[[ RECORDS FOR THIS EXERCISE, beginning ]]

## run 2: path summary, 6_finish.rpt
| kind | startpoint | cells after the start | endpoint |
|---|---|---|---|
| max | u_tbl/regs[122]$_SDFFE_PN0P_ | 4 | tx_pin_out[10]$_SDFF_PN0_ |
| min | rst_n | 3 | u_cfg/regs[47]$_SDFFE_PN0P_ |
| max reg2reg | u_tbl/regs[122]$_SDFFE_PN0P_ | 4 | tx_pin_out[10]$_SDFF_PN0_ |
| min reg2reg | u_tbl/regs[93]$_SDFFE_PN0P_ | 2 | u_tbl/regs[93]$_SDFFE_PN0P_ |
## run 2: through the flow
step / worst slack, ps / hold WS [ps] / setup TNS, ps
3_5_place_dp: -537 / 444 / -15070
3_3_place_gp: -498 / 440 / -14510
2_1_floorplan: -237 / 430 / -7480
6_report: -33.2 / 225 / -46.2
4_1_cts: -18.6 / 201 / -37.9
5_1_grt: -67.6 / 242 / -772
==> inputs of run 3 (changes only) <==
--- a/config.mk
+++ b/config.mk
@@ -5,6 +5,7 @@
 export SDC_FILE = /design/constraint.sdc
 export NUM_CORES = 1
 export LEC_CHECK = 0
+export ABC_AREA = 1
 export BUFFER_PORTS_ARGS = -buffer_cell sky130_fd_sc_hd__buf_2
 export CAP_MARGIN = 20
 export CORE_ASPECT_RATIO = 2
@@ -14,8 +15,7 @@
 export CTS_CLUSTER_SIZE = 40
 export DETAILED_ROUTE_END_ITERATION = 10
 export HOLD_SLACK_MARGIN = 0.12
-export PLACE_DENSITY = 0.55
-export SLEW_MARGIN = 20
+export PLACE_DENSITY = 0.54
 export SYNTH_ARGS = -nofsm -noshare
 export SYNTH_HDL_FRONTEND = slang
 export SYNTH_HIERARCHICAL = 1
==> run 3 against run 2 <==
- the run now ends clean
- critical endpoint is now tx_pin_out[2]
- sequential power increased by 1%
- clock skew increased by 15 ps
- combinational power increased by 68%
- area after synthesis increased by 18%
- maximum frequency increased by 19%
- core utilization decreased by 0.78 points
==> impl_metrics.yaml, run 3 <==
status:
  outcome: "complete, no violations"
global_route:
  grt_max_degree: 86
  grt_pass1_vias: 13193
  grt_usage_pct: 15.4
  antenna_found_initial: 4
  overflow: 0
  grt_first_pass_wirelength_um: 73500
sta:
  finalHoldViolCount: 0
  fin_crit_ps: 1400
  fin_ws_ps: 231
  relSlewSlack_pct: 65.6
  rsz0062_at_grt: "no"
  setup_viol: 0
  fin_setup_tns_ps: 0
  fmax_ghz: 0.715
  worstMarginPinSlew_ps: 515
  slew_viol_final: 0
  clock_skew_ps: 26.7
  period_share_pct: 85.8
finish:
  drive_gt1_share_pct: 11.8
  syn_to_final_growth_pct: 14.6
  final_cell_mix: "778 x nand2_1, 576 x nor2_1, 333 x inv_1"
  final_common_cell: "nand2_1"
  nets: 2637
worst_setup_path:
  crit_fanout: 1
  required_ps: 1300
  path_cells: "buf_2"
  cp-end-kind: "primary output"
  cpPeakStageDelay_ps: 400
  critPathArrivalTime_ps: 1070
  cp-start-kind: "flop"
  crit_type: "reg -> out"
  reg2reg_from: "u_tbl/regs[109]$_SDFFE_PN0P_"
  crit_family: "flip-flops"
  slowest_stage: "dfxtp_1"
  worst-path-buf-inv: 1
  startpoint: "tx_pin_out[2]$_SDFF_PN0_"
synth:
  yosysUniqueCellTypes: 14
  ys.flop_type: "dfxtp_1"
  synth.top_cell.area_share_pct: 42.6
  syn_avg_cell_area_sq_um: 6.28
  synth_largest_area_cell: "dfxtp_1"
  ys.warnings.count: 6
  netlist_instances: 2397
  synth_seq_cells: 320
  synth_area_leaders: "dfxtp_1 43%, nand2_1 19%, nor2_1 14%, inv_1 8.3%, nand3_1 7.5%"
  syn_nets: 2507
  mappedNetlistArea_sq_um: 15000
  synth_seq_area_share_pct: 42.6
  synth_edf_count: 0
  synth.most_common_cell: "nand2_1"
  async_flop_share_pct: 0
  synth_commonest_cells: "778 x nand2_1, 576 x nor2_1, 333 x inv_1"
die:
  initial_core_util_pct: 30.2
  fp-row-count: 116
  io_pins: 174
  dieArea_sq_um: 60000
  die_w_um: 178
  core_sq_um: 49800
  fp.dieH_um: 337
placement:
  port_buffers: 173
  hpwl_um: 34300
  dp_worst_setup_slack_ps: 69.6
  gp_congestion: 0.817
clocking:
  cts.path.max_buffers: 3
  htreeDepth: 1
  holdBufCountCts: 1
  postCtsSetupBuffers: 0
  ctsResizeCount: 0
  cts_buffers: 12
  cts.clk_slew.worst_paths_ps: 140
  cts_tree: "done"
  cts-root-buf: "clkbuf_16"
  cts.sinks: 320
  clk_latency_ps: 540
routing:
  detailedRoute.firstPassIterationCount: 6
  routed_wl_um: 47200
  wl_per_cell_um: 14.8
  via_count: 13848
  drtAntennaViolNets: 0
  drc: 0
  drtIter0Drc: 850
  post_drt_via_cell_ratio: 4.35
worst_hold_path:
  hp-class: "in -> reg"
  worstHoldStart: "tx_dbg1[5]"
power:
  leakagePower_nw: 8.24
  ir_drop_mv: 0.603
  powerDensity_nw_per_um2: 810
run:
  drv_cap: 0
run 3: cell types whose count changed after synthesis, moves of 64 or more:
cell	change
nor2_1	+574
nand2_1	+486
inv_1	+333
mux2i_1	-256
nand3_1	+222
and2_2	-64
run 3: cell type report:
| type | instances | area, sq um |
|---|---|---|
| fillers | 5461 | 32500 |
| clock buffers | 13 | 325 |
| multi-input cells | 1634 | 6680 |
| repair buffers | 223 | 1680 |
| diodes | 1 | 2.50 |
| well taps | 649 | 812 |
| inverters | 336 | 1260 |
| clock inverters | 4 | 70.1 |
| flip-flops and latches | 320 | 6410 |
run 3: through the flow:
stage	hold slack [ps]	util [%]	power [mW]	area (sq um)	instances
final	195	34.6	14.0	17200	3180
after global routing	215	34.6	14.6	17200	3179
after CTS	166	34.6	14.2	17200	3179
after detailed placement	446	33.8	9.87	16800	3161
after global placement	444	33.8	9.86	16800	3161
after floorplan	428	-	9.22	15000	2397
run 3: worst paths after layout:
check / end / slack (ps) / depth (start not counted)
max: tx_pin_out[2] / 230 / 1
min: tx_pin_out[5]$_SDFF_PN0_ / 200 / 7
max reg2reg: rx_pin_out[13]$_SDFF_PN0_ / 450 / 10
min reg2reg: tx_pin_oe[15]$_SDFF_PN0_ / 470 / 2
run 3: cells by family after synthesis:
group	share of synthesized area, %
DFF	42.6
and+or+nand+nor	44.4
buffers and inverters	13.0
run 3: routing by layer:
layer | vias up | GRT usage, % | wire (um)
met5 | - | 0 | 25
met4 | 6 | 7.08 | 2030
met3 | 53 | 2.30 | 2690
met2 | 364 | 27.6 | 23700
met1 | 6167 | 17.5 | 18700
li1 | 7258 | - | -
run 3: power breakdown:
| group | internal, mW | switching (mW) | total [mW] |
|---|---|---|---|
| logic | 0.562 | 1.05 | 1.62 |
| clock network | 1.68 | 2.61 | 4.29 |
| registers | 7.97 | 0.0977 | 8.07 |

[[ RECORDS FOR THIS EXERCISE, end ]]

WORK TO BE COMPLETED:
In the records, locate each line holding the string "regs" and copy it.

RESULT OF THIS TASK:
| max | u_tbl/regs[122]$_SDFFE_PN0P_ | 4 | tx_pin_out[10]$_SDFF_PN0_ |
| min | rst_n | 3 | u_cfg/regs[47]$_SDFFE_PN0P_ |
| max reg2reg | u_tbl/regs[122]$_SDFFE_PN0P_ | 4 | tx_pin_out[10]$_SDFF_PN0_ |
| min reg2reg | u_tbl/regs[93]$_SDFFE_PN0P_ | 2 | u_tbl/regs[93]$_SDFFE_PN0P_ |
  reg2reg_from: "u_tbl/regs[109]$_SDFFE_PN0P_"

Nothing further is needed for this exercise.